Politische und personelle Kontinuität
Nach dem Wiener Kongress 1815 gingen die Länder Europas in die Restauration über, indem sie teils die politischen und gesellschaftlichen Verhältnisse des Ancien Régime wiederherstellten. In der Eidgenossenschaft waren schon nach dem Ende der Mediation 1813 vielerorts restaurative Kräfte an die Macht gelangt, auch im Kanton Bern bestimmten die alten Führungsschichten aus der Zeit vor 1798 wieder die Geschicke des Landes. Nachdem der bernische Grosse Rat Ende 1813 die Mediationsakte aufgehoben hatte, erklärte er sich am 21. September 1815 zum verfassungsrechtlichen Mittelpunkt. Er zählte 299 Mitglieder, davon 200 aus der Hauptstadt und neu 99 aus den übrigen Kantonsteilen. Als Landstadt ordnete Thun zwei Mitglieder ab. Oberamtmänner repräsentierten den Kanton in den Amtsbezirken. Im Amt Thun waren dies ab 1815 Gottlieb Albrecht Steiger (1771–1847) und ab 1821 Bernhard Alexander Steiger (1774–1858). Die beiden Brüder gehörten dem Berner Patriziat an. Unter ihrem Vorsitz stand auch das Amtsgericht, welches erstinstanzlich in Zivil- und Kriminalfällen entschied. Zum Gerichtswesen gehörten ferner das Chorgericht, nach 1831 Sittengericht genannt, und das Untergericht.1
In Thun verkündete Venner Samuel Friedrich Moser (1754–1819) am 29. Dezember 1813 vor den Mitgliedern des Grossen und des Kleinen Stadtrats die Aufhebung der Mediationsakte und die Übernahme der Regierungsgeschäfte durch den Grossen und den Kleinen Rat des Staates Bern. Die politischen Strukturen in Thun richteten sich nach der Organisation von 1803. Politisch massgebend waren bis 1830/31 der 13-köpfige Kleine Stadtrat und der 40 Mitglieder zählende Grosse Stadtrat. Wahlfähig war, wer das Burgerrecht besass und einer der fünf Gesellschaften (Zünfte) angehörte. Die Mitglieder des Kleinen Rates wurden von «Räth und Burger(n)» gewählt.2 Der Kleine Rat seinerseits wählte neue Mitglieder des Grossen Stadtrates jeweils aus einem Fünfervorschlag desselben – jede der fünf Gesellschaften schlug einen Kandidaten vor.

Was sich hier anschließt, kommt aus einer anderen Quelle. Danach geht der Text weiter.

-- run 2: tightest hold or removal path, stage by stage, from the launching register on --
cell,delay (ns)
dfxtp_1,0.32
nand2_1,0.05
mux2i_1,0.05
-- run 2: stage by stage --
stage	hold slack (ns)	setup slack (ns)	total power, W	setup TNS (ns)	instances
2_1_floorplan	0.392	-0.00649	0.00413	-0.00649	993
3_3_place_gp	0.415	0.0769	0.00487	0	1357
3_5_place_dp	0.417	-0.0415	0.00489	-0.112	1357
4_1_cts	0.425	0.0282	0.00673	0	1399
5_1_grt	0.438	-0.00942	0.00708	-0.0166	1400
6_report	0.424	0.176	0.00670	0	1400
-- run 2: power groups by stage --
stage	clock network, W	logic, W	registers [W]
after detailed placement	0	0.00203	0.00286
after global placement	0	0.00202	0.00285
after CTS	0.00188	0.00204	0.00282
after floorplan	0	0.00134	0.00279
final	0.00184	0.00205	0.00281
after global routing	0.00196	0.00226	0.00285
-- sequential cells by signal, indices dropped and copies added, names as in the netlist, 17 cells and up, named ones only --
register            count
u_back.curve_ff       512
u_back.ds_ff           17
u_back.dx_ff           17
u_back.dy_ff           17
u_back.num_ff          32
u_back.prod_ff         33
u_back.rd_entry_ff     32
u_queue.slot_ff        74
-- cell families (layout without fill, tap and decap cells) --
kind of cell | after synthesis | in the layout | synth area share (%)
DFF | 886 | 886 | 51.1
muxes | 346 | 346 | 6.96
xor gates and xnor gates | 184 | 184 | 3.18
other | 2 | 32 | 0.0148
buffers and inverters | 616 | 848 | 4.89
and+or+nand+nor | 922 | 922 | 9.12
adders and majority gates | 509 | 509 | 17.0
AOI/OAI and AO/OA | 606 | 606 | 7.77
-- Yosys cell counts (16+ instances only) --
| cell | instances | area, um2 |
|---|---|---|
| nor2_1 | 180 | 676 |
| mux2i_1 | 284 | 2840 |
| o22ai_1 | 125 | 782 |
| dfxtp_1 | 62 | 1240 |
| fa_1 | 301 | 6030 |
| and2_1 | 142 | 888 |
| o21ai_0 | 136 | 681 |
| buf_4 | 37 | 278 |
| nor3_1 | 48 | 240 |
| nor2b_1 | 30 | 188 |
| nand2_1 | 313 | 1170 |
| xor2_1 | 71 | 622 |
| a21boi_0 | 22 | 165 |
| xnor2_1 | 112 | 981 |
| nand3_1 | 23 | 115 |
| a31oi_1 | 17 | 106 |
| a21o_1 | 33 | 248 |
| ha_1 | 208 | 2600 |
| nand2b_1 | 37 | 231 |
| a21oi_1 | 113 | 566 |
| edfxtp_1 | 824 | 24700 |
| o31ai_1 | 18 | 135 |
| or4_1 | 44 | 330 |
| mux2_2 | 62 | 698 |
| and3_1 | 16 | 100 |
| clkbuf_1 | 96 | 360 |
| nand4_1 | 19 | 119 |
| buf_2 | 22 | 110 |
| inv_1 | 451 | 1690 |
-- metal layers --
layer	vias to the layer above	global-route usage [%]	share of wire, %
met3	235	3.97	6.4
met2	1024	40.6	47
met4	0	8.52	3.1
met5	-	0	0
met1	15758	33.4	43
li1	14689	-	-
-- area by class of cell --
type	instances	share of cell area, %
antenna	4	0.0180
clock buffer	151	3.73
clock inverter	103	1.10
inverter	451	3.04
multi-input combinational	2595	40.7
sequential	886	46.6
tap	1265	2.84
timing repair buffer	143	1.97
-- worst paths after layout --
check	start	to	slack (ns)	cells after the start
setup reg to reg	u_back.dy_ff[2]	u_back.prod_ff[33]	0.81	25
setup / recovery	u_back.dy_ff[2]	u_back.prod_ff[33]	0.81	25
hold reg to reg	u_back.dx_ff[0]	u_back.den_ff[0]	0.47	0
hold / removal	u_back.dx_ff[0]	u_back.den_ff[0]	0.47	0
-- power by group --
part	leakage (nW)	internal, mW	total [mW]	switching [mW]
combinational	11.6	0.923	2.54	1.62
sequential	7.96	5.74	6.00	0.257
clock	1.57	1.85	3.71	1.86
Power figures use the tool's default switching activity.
### config.mk
export PLATFORM = sky130hd
export DESIGN_NAME = buddy_page_allocator
export DESIGN_NICKNAME = d
export VERILOG_FILES = /design/src/rtl/core/bpa_pkg.sv /design/src/rtl/core/bpa_datapath.sv /design/src/rtl/core/bpa_ctrl.sv /design/src/rtl/core/buddy_page_allocator.sv
export SDC_FILE = /design/constraint.sdc
export NUM_CORES = 2
export LEC_CHECK = 0
export BUFFER_PORTS_ARGS = -buffer_cell sky130_fd_sc_hd__buf_2
export CAP_MARGIN = 20
export CORE_UTILIZATION = 63
export DETAILED_ROUTE_END_ITERATION = 10
export GPL_ROUTABILITY_DRIVEN = 0
export PLACE_DENSITY = 0.79
export SYNTH_ARGS = -nofsm -noshare
export SYNTH_HDL_FRONTEND = slang
export SYNTH_SLANG_ARGS = --single-unit
### constraint.sdc
create_clock -name clk -period 16.8 [get_ports clk]
set_input_delay 3.36 -clock clk [delete_from_list [all_inputs] [get_ports clk]]
set_output_delay 3.36 -clock clk [all_outputs]
set_load 0.005 [all_outputs]
### src/rtl/core/bpa_pkg.sv
`timescale 1ns / 1ps
package bpa_pkg;

  // Pool geometry
  localparam int POOL_PAGES_LOG2 = 8;
  localparam int PAGE_SHIFT      = 12;
  localparam int PAGE_BYTES      = 1 << PAGE_SHIFT;

  // Result status codes
  typedef enum logic [1:0] {
    ST_OK      = 2'd0,
    ST_OOM     = 2'd1,
    ST_IGNORED = 2'd2
  } res_status_t;

  // Datapath operations issued by the controller
  typedef enum logic [3:0] {
    DP_NOP,
    DP_LATCH,
    DP_INIT,
    DP_DECODE,
    DP_READ_Q,
    DP_SRCH_STEP,
    DP_FIND_STEP,
    DP_MARK,
    DP_MERGE_P,
    DP_MERGE_Q,
    DP_WALK_START,
    DP_SPLIT,
    DP_LOAD_OUT
  } dp_op_t;

  typedef struct packed {
    dp_op_t      op;
    logic        res_en;
    res_status_t res_status;
    logic        set_exh;
  } dp_cmd_t;

  typedef struct packed {
    logic is_free_op;
    logic bytes_zero;
    logic unit_zero;
    logic too_big;
    logic step_end;
    logic at_target;
    logic rd_free;
    logic merge_cand;
    logic merge_end;
    logic best_valid;
    logic split_more;
    logic changed;
  } dp_stat_t;

endpackage

### src/rtl/core/bpa_datapath.sv
`timescale 1ns / 1ps
module bpa_datapath import bpa_pkg::*; (
  input  logic        clk,
  input  logic        rst_n,
  input  dp_cmd_t     cmd,
  output dp_stat_t    stat,
  input  logic        in_op,
  input  logic [20:0] in_request_bytes,
  input  logic [8:0]  in_free_unit,
  input  logic        cfg_we,
  input  logic [3:0]  cfg_wdata,
  output logic [1:0]  out_status,
  output logic [8:0]  out_data_unit,
  output logic        out_pool_exhausted
);

  // Header store: {exponent, free}
  logic [4:0]  mem_r [256];
  logic [4:0]  rd_data_r;
  logic        mem_we;
  logic [7:0]  mem_waddr;
  logic [4:0]  mem_wdata;
  logic [7:0]  rd_addr;

  logic [3:0]  pool_log2_r;
  logic        exh_r;
  logic        best_valid_r;
  logic        changed_r;

  logic        op_r;
  logic [20:0] bytes_r;
  logic [8:0]  unit_r;
  logic [3:0]  e_r;
  logic [8:0]  target_r;
  logic [8:0]  p_r;
  logic [8:0]  q_r;
  logic [3:0]  s_r;
  logic [8:0]  best_r;
  logic [3:0]  best_exp_r;
  res_status_t res_status_r;
  logic [8:0]  res_data_r;
  logic [1:0]  out_status_r;
  logic [8:0]  out_data_r;
  logic        out_exh_r;

  logic [3:0]  l_eff;
  logic [8:0]  n_pages;
  logic [3:0]  rd_exp;
  logic        rd_free;
  logic [9:0]  step_nxt;
  logic [9:0]  align_mask;
  logic        buddy;
  logic [9:0]  pair_nxt;
  logic [9:0]  mq_nxt;
  logic [21:0] round_sum;
  logic [10:0] pages;
  logic [3:0]  e_calc;
  logic        srch_hit;

  // Effective pool size, saturated to the legal range
  always_comb begin
    if (pool_log2_r == 4'd0) begin
      l_eff = 4'd1;
    end else if (pool_log2_r > 4'(POOL_PAGES_LOG2)) begin
      l_eff = 4'(POOL_PAGES_LOG2);
    end else begin
      l_eff = pool_log2_r;
    end
  end
  assign n_pages = 9'd1 << l_eff;

  assign rd_exp  = rd_data_r[4:1];
  assign rd_free = rd_data_r[0];

  // Walk arithmetic
  assign step_nxt   = {1'b0, p_r} + (10'd1 << rd_exp);
  assign align_mask = (10'd2 << rd_exp) - 10'd1;
  assign buddy      = rd_free && (rd_exp == s_r);
  assign pair_nxt   = {1'b0, p_r} + (10'd2 << s_r);
  assign mq_nxt     = buddy ? pair_nxt : {1'b0, q_r};
  assign srch_hit   = rd_free && (rd_exp >= e_r) && (!best_valid_r || (rd_exp < best_exp_r));

  // Request size in pages plus header, rounded to a power of two
  assign round_sum = {1'b0, bytes_r} + 22'(PAGE_BYTES - 1);
  assign pages     = 11'(round_sum >> PAGE_SHIFT) + 11'd1;

  always_comb begin
    e_calc = 4'd0;
    for (int i = 10; i >= 0; i--) begin
      if ((12'd1 << i) >= {1'b0, pages}) begin
        e_calc = 4'(i);
      end
    end
  end

  // Status to controller
  always_comb begin
    stat.is_free_op = op_r;
    stat.bytes_zero = (bytes_r == 21'd0);
    stat.unit_zero  = (unit_r == 9'd0);
    stat.too_big    = (e_calc > l_eff);
    stat.step_end   = (step_nxt >= {1'b0, n_pages});
    stat.at_target  = (p_r == target_r);
    stat.rd_free    = rd_free;
    stat.merge_cand = (step_nxt < {1'b0, n_pages}) && rd_free &&
                      (({1'b0, p_r} & align_mask) == 10'd0);
    stat.merge_end  = (mq_nxt >= {1'b0, n_pages});
    stat.best_valid = best_valid_r;
    stat.split_more = (best_exp_r > e_r);
    stat.changed    = changed_r;
  end

  // Store write port and read address
  always_comb begin
    mem_we    = 1'b0;
    mem_waddr = p_r[7:0];
    mem_wdata = {l_eff, 1'b1};
    case (cmd.op)
      DP_INIT: begin
        mem_we    = 1'b1;
        mem_waddr = 8'd0;
        mem_wdata = {l_eff, 1'b1};
      end
      DP_MARK: begin
        mem_we    = 1'b1;
        mem_waddr = target_r[7:0];
        mem_wdata = {rd_exp, 1'b1};
      end
      DP_MERGE_Q: begin
        mem_we    = buddy;
        mem_waddr = p_r[7:0];
        mem_wdata = {s_r + 4'd1, 1'b1};
      end
      DP_SPLIT: begin
        mem_we    = 1'b1;
        mem_waddr = best_r[7:0];
        mem_wdata = (best_exp_r > e_r) ? {best_exp_r - 4'd1, 1'b1} : {e_r, 1'b0};
      end
      default: begin
        mem_we = 1'b0;
      end
    endcase
  end
  assign rd_addr = (cmd.op == DP_READ_Q) ? q_r[7:0] : p_r[7:0];

  always_ff @(posedge clk) begin
    if (mem_we) begin
      mem_r[mem_waddr] <= mem_wdata;
    end
    rd_data_r <= mem_r[rd_addr];
  end

  // Control registers
  always_ff @(posedge clk) begin
    if (!rst_n) begin
      pool_log2_r  <= 4'(POOL_PAGES_LOG2);
      exh_r        <= 1'b0;
      best_valid_r <= 1'b0;
      changed_r    <= 1'b0;
    end else begin
      if (cfg_we) begin
        pool_log2_r <= cfg_wdata;
        exh_r       <= 1'b0;
      end else if (cmd.set_exh) begin
        exh_r <= 1'b1;
      end
      case (cmd.op)
        DP_DECODE, DP_WALK_START, DP_MARK: begin
          best_valid_r <= 1'b0;
          changed_r    <= 1'b0;
        end
        DP_SRCH_STEP: begin
          if (srch_hit) begin
            best_valid_r <= 1'b1;
          end
        end
        DP_MERGE_Q: begin
          if (buddy) begin
            changed_r <= 1'b1;
          end
        end
        default: begin
        end
      endcase
    end
  end

  // Working registers
  always_ff @(posedge clk) begin
    if (cmd.res_en) begin
      res_status_r <= cmd.res_status;
      res_data_r   <= 9'd0;
    end
    case (cmd.op)
      DP_LATCH: begin
        op_r    <= in_op;
        bytes_r <= in_request_bytes;
        unit_r  <= in_free_unit;
      end
      DP_DECODE: begin
        e_r      <= e_calc;
        target_r <= unit_r - 9'd1;
        p_r      <= 9'd0;
      end
      DP_WALK_START, DP_MARK: begin
        p_r <= 9'd0;
      end
      DP_SRCH_STEP: begin
        if (srch_hit) begin
          best_r     <= p_r;
          best_exp_r <= rd_exp;
        end
        p_r <= step_nxt[8:0];
      end
      DP_FIND_STEP: begin
        if (p_r != target_r) begin
          p_r <= step_nxt[8:0];
        end
      end
      DP_MERGE_P: begin
        q_r <= step_nxt[8:0];
        s_r <= rd_exp;
        if (!stat.merge_cand) begin
          p_r <= step_nxt[8:0];
        end
      end
      DP_MERGE_Q: begin
        p_r <= mq_nxt[8:0];
      end
      DP_SPLIT: begin
        // keep the upper half, lower half stays free
        if (best_exp_r > e_r) begin
          best_r     <= best_r + (9'd1 << (best_exp_r - 4'd1));
          best_exp_r <= best_exp_r - 4'd1;
        end else begin
          res_status_r <= ST_OK;
          res_data_r   <= best_r + 9'd1;
        end
      end
      DP_LOAD_OUT: begin
        out_status_r <= res_status_r;
        out_data_r   <= res_data_r;
        out_exh_r    <= exh_r;
      end
      default: begin
      end
    endcase
  end

  assign out_status         = out_status_r;
  assign out_data_unit      = out_data_r;
  assign out_pool_exhausted = out_exh_r;

endmodule

### src/rtl/core/bpa_ctrl.sv
`timescale 1ns / 1ps
module bpa_ctrl import bpa_pkg::*; (
  input  logic     clk,
  input  logic     rst_n,
  input  logic     in_valid,
  output logic     in_ready,
  output logic     out_valid,
  input  logic     out_ready,
  input  logic     cfg_we,
  input  dp_stat_t stat,
  output dp_cmd_t  cmd
);

  typedef enum logic [3:0] {
    S_INIT, S_IDLE, S_DECODE,
    S_SR_RD, S_SR_CHK, S_SR_END,
    S_M_RDP, S_M_CHKP, S_M_RDQ, S_M_CHKQ, S_M_END,
    S_F_RD, S_F_CHK, S_MARK,
    S_SPLIT, S_DONE
  } state_t;

  state_t state_r, state_nxt;
  logic   out_valid_r, out_valid_nxt;
  logic   retried_r, retried_nxt;
  logic   after_free_r, after_free_nxt;
  logic   load_out;

  assign in_ready  = (state_r == S_IDLE) && !cfg_we;
  assign out_valid = out_valid_r;
  assign load_out  = (state_r == S_DONE) && (!out_valid_r || out_ready);

  // Next state and datapath command
  always_comb begin
    state_nxt      = state_r;
    retried_nxt    = retried_r;
    after_free_nxt = after_free_r;
    cmd            = '{op: DP_NOP, res_en: 1'b0, res_status: ST_IGNORED, set_exh: 1'b0};
    case (state_r)
      S_INIT: begin
        cmd.op    = DP_INIT;
        state_nxt = S_IDLE;
      end
      S_IDLE: begin
        if (cfg_we) begin
          state_nxt = S_INIT;
        end else if (in_valid) begin
          cmd.op    = DP_LATCH;
          state_nxt = S_DECODE;
        end
      end
      S_DECODE: begin
        cmd.op = DP_DECODE;
        if (stat.is_free_op) begin
          if (stat.unit_zero) begin
            cmd.res_en = 1'b1;
            state_nxt  = S_DONE;
          end else begin
            state_nxt = S_F_RD;
          end
        end else if (stat.bytes_zero) begin
          cmd.res_en = 1'b1;
          state_nxt  = S_DONE;
        end else if (stat.too_big) begin
          cmd.res_en     = 1'b1;
          cmd.res_status = ST_OOM;
          cmd.set_exh    = 1'b1;
          state_nxt      = S_DONE;
        end else begin
          retried_nxt = 1'b0;
          state_nxt   = S_SR_RD;
        end
      end
      // best-fit search
      S_SR_RD: begin
        state_nxt = S_SR_CHK;
      end
      S_SR_CHK: begin
        cmd.op    = DP_SRCH_STEP;
        state_nxt = stat.step_end ? S_SR_END : S_SR_RD;
      end
      S_SR_END: begin
        if (stat.best_valid) begin
          state_nxt = S_SPLIT;
        end else if (!retried_r) begin
          retried_nxt    = 1'b1;
          after_free_nxt = 1'b0;
          cmd.op         = DP_WALK_START;
          state_nxt      = S_M_RDP;
        end else begin
          cmd.res_en     = 1'b1;
          cmd.res_status = ST_OOM;
          cmd.set_exh    = 1'b1;
          state_nxt      = S_DONE;
        end
      end
      // coalescing passes
      S_M_RDP: begin
        state_nxt = S_M_CHKP;
      end
      S_M_CHKP: begin
        cmd.op = DP_MERGE_P;
        if (stat.merge_cand) begin
          state_nxt = S_M_RDQ;
        end else if (stat.step_end) begin
          state_nxt = S_M_END;
        end else begin
          state_nxt = S_M_RDP;
        end
      end
      S_M_RDQ: begin
        cmd.op    = DP_READ_Q;
        state_nxt = S_M_CHKQ;
      end
      S_M_CHKQ: begin
        cmd.op    = DP_MERGE_Q;
        state_nxt = stat.merge_end ? S_M_END : S_M_RDP;
      end
      S_M_END: begin
        if (stat.changed) begin
          cmd.op    = DP_WALK_START;
          state_nxt = S_M_RDP;
        end else if (after_free_r) begin
          cmd.res_en     = 1'b1;
          cmd.res_status = ST_OK;
          state_nxt      = S_DONE;
        end else begin
          cmd.op    = DP_WALK_START;
          state_nxt = S_SR_RD;
        end
      end
      // locate the block being freed
      S_F_RD: begin
        state_nxt = S_F_CHK;
      end
      S_F_CHK: begin
        cmd.op = DP_FIND_STEP;
        if (stat.at_target) begin
          if (!stat.rd_free) begin
            state_nxt = S_MARK;
          end else begin
            cmd.res_en = 1'b1;
            state_nxt  = S_DONE;
          end
        end else if (stat.step_end) begin
          cmd.res_en = 1'b1;
          state_nxt  = S_DONE;
        end else begin
          state_nxt = S_F_RD;
        end
      end
      S_MARK: begin
        cmd.op         = DP_MARK;
        after_free_nxt = 1'b1;
        state_nxt      = S_M_RDP;
      end
      S_SPLIT: begin
        cmd.op = DP_SPLIT;
        if (!stat.split_more) begin
          state_nxt = S_DONE;
        end
      end
      S_DONE: begin
        if (load_out) begin
          cmd.op    = DP_LOAD_OUT;
          state_nxt = S_IDLE;
        end
      end
      default: begin
        state_nxt = S_INIT;
      end
    endcase
  end

  always_comb begin
    if (load_out) begin
      out_valid_nxt = 1'b1;
    end else if (out_ready) begin
      out_valid_nxt = 1'b0;
    end else begin
      out_valid_nxt = out_valid_r;
    end
  end

  always_ff @(posedge clk) begin
    if (!rst_n) begin
      state_r      <= S_INIT;
      out_valid_r  <= 1'b0;
      retried_r    <= 1'b0;
      after_free_r <= 1'b0;
    end else begin
      state_r      <= state_nxt;
      out_valid_r  <= out_valid_nxt;
      retried_r    <= retried_nxt;
      after_free_r <= after_free_nxt;
    end
  end

endmodule

### src/rtl/core/buddy_page_allocator.sv
// An ignored or oversized word goes straight to the result; any other word walks the block
//   headers, with a buddy test per candidate pair and one split step per halving.
// Words are handled one at a time; the header walks over the header store set the pace,
//   longest when a full coalescing pass precedes a retried search.
// Reset (rst_n, synchronous, active low) and a pool_log2 write while idle lead to S_INIT,
//   which writes the single free block at page 0; no word is accepted in that state.
`timescale 1ns / 1ps
module buddy_page_allocator import bpa_pkg::*; (
  input  logic        clk,
  input  logic        rst_n,
  input  logic        in_valid,
  output logic        in_ready,
  input  logic        in_op,
  input  logic [20:0] in_request_bytes,
  input  logic [8:0]  in_free_unit,
  output logic        out_valid,
  input  logic        out_ready,
  output logic [1:0]  out_status,
  output logic [8:0]  out_data_unit,
  output logic        out_pool_exhausted,
  input  logic        cfg_we,
  input  logic [3:0]  cfg_wdata
);

  dp_cmd_t  cmd;
  dp_stat_t stat;

  bpa_ctrl u_ctrl (
    .clk       (clk),
    .rst_n     (rst_n),
    .in_valid  (in_valid),
    .in_ready  (in_ready),
    .out_valid (out_valid),
    .out_ready (out_ready),
    .cfg_we    (cfg_we),
    .stat      (stat),
    .cmd       (cmd)
  );

  bpa_datapath u_dp (
    .clk                (clk),
    .rst_n              (rst_n),
    .cmd                (cmd),
    .stat               (stat),
    .in_op              (in_op),
    .in_request_bytes   (in_request_bytes),
    .in_free_unit       (in_free_unit),
    .cfg_we             (cfg_we),
    .cfg_wdata          (cfg_wdata),
    .out_status         (out_status),
    .out_data_unit      (out_data_unit),
    .out_pool_exhausted (out_pool_exhausted)
  );

endmodule

==> impl_metrics.py <==
metrics = {
    "yosys": {
        "synth_top_area_share": 0.686,
        "ys_warn_count": 0,
        "synth_simple_gate_area_frac": 0.172,
        "synth_mux_area_frac": 0.0194,
        "synth_ff_type": "edfxtp_1",
        "syn_avg_cell_area_um2": 12.3,
        "synthArstFlopShare": 0,
        "synth_top_family_by_area": "simple AND/OR/NAND/NOR gates",
        "yosys.area.top_type": "edfxtp_1",
        "synth_cell_type_count": 79,
        "ys_seq_elements": 1401,
        "yosys.area_share.adder": 0.0164,
        "synthTopCellsByArea": "edfxtp_1 69%, nand2_1 7.6%, nand3_1 4.3%, nor2_1 2.0%, ha_1 1.5%",
        "yosysSeqAreaShare": 0.696,
        "synth_edf_count": 1371,
        "netlist_area_um2": 60000,
        "synthCells": 4869,
        "synth_compound_area_frac": 0.0616,
        "synth-xor-area-share": 0.00861,
    },
    "critical_path": {
        "crit_fanout": 8,
        "critPathLaunch": "cfg_we",
        "reg2reg_slack_ns": 9.67,
        "cp.required_ns": 13.44,
        "crit_arrival_ns": 4.09,
        "critPathCaptureType": "output port",
        "critPathKind": "in2out",
        "rr_startpoint": "u_dp.bytes_r[11]",
        "crit_path_start_kind": "primary input",
        "reg2reg_depth": 23,
        "r2r_end": "u_dp.res_data_r[5]",
    },
    "routing": {
        "drc_errors": 0,
        "avgRoutedWirePerCell_um": 25.0,
        "viasPerCell": 6.53,
        "topRoutingLayerUsed": "met5",
        "wl_met2_um": 72300,
        "dr.pass1.iters": 6,
        "vias": 40400,
        "m1WireLength_um": 56700,
        "ant_nets": 0,
        "first_iter_violations": 5718,
        "wl_um": 155000,
        "dr_wl_met3_um": 18300,
    },
    "floorplanning": {
        "die_x_um": 311,
        "core-area_um2": 93900,
        "dieArea_um2": 96500,
        "die_h_um": 311,
        "fp-row-count": 112,
        "start_util": 0.639,
        "top_level_ports": 54,
    },
    "clock_network": {
        "post-cts-setup-buffers": 0,
        "cts_tree": "yes",
        "cts-root-buf": "clkbuf_16",
        "insertion_delay_ns": 0.77,
        "clock_path_buffers": 3,
        "cts_sinks": 1401,
        "clk_pin_slew_ns": 0.06,
        "ctsResizeCount": 0,
        "cts_buffers": 141,
        "cts_htree_levels": 4,
        "cts_hold_buf": 0,
    },
    "sta": {
        "finClkSkew_ns": 0.0305,
        "final_max_slew_viol_count": 0,
        "rsz0062_at_grt": "no",
        "hold_violations": 0,
        "finalSetupViolations": 0,
        "tightest_slew_ns": 1.15,
        "tns_ns": 0,
        "fin_crit_sh": 0.443,
        "fin_hold_ws_ns": 0.435,
        "clock.fmax_mhz": 134,
        "slew_headroom": 0.235,
        "min_period_ns": 7.45,
    },
    "layout": {
        "drive_above_1_share": 0.0748,
        "syn2layout_area_growth_pct": 9.71,
        "final_nets": 4943,
    },
    "global_routing": {
        "grt.total_usage": 0.318,
        "grt-ovfl-total": 0,
        "grt_max_degree": 193,
        "grt_pass1_wl_um": 232000,
        "antenna_found_initial": 8,
        "grt_pass1_vias": 38900,
    },
    "power_and_ir_drop": {
        "powerDensity_nw_per_um2": 109,
        "p_leak_nw": 22.9,
        "vdd_ir_drop_max_uv": 112,
    },
    "place": {
        "hpwl_um": 88700,
        "port_buffers": 53,
    },
    "flow_run": {
        "drv_cap": 0,
    },
    "min_path": {
        "hp-class": "reg2reg",
        "hold_end": "u_dp.out_data_unit[8]",
        "hold_path_depth": 0,
        "min_from": "u_dp.res_data_r[8]",
    },
    "run_status": {
        "status": "finished, final reports clean",
    },
}
-- worst max-delay path by stage --
stage / slack [ns] / end
2_1_floorplan: 2.91 / u_dp.mem_r[0][1]
4_1_cts: 9.34 / in_ready
3_3_place_gp: 9.41 / in_ready
5_1_grt: 9.09 / u_dp.res_data_r[5]
6_report: 9.35 / in_ready
3_5_place_dp: 9.34 / in_ready
-- power by group --
part / leakage, nW / switching (W) / internal [W] / total [W]
sequential: 13.3 / 0.0000168 / 0.00384 / 0.00386
clock: 2.22 / 0.00133 / 0.00177 / 0.00310
combinational: 7.41 / 0.000180 / 0.0000602 / 0.000240
-- through the flow --
step	setup slack (ns)	instances	instance area, µm²	total power (W)	utilization
2_1_floorplan	2.91	4870	60000	0.00409	-
3_3_place_gp	9.41	5935	61200	0.00415	0.652
3_5_place_dp	9.34	5936	61300	0.00416	0.652
4_1_cts	9.34	6189	65800	0.00720	0.701
5_1_grt	9.09	6192	65800	0.00736	0.701
6_report	9.35	6193	65800	0.00719	0.701
-- per-layer routing --
metal	global-route usage	vias to the layer above
met5	0	-
met4	0.162	8
met3	0.0758	450
met2	0.494	2592
met1	0.422	19500
li1	-	17800
-- cell families after synthesis --
kind of cell | Yosys count
AOI/OAI and AO/OA | 501
xor gates and xnor gates | 59
adders and majority gates | 77
buffers and inverters | 359
DFF | 1401
muxes | 104
other | 1
and+or+nand+nor | 2367
-- placed cells by master (no fill, tap or decap), types with 14 or more instances in the layout --
master and instances:
dfxtp_1 30, a32oi_1 37, a21o_1 14, o311ai_0 19
nor2_1 317, a311oi_1 87, edfxtp_1 1371, or4_1 25
inv_1 48, and2_1 22, a21oi_1 86, clkinv_2 22
nand2b_1 21, nor4_1 18, a221oi_1 17, o211ai_1 23
buf_4 64, clkbuf_16 145, ha_1 74, mux2i_1 83
xnor2_1 38, xor2_1 21, nor2b_1 28, o21ai_0 47
a31oi_1 49, nand3_1 519, nand2_1 1208, clkinv_1 28
buf_2 53, nand4_1 40, and3_1 77, nor3_1 46
clkbuf_1 26
-- sequential cells by signal, summed over array words and instances (netlist names), 2 cells and up --
signal and cells:
u_dp.target_r 9, u_dp.best_r 9, u_dp.res_status_r 2, u_dp.unit_r 9, u_dp.mem_r 1280, u_dp.out_data_unit 9, u_ctrl.state_r 4, u_dp.q_r 9
u_dp.res_data_r 9, u_dp.out_status 2, u_dp.p_r 9, u_dp.s_r 4, u_dp.rd_data_r 5, u_dp.e_r 4, u_dp.pool_log2_r 4, u_dp.best_exp_r 4
u_dp.bytes_r 21
-- Yosys cell counts, drive strengths merged (14+ instances only) --
cell type,instances
edfxtp,1371
nand2,1211
nand3,519
nor2,321
buf,172
clkbuf,138
a311oi,87
mux2i,87
a21oi,86
and3,77
ha,74
o21ai,54
a31oi,49
inv,49
nor3,47
nand4,40
xnor2,38
a32oi,37
dfxtp,30
nor2b,28
or4,25
and2,23
o211ai,23
nand2b,21
xor2,21
o311ai,19
nor4,18
a221oi,17
a21o,14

Zwei Venner leiteten die beiden Räte und standen somit der Stadt vor. Sie wechselten sich beim Präsidium des Grossen und des Kleinen Stadtrats jährlich ab. Die beiden im Rang auf die Venner folgenden Ämter, die wie diese aus der Mitte des Kleinen Stadtrates besetzt wurden, waren der Seckelmeister, der die Stadtfinanzen verwaltete und zugleich Bauherr der Stadt war, und der Spitalvogt, der für das Vermögen des Spitals zuständig war. Der Grosse Stadtrat war unter anderem zuständig für die Genehmigung der Rechnung und die Besetzung diverser Ämter mit Personen aus seiner Mitte. Er wählte zum Beispiel die Waisen- und die Spendvögte, also die Verwalter des Armenguts, sowie die Pfrundvögte, die sich um die Pfrundgüter der Kirchen in Thun und Scherzligen kümmerten. Beim Übergang von der Mediation zur Restauration gab es keine personellen Brüche. Personell bemerkenswert konstant war der Kleine Rat: Alle Ratsherren bis auf Jakob Gabriel Trog (1781–1865) waren schon vor 1815 im Amt. Mindestens sechs Ratsmitglieder stammten aus Familien, die bereits 1798 dort vertreten waren, nämlich die Deci, Knechtenhofer, Moser, Scheidegg und Studer. Sie stellten auch die Venner, ab 1819 Gottlieb Scheidegg (1756–1837) und Johann Friedrich Deci (1769–1838).3
Jakob Gabriel Trog (1781–1865) und seine Ehefrau Rosina Francisca Perceret. Ölgemälde, Franz Joseph Menteler, 1823. Der Inhaber der Koch’schen Apotheke wurde 1806 in den Grossen Stadtrat und 1815 in den Kleinen Stadtrat gewählt. 1819 wurde er Polizeidirektor. Die Wahl in die burgerliche Stadtverwaltung im März 1831 und jene in den Einwohnergemeinderat im August 1831 schlug er aus, um sich auf seine mykologischen Studien zu konzentrieren. Seine Werke über die Pilze dienten noch 1860 als Lehrmittel im Naturkundeunterricht am Thuner Progymnasium.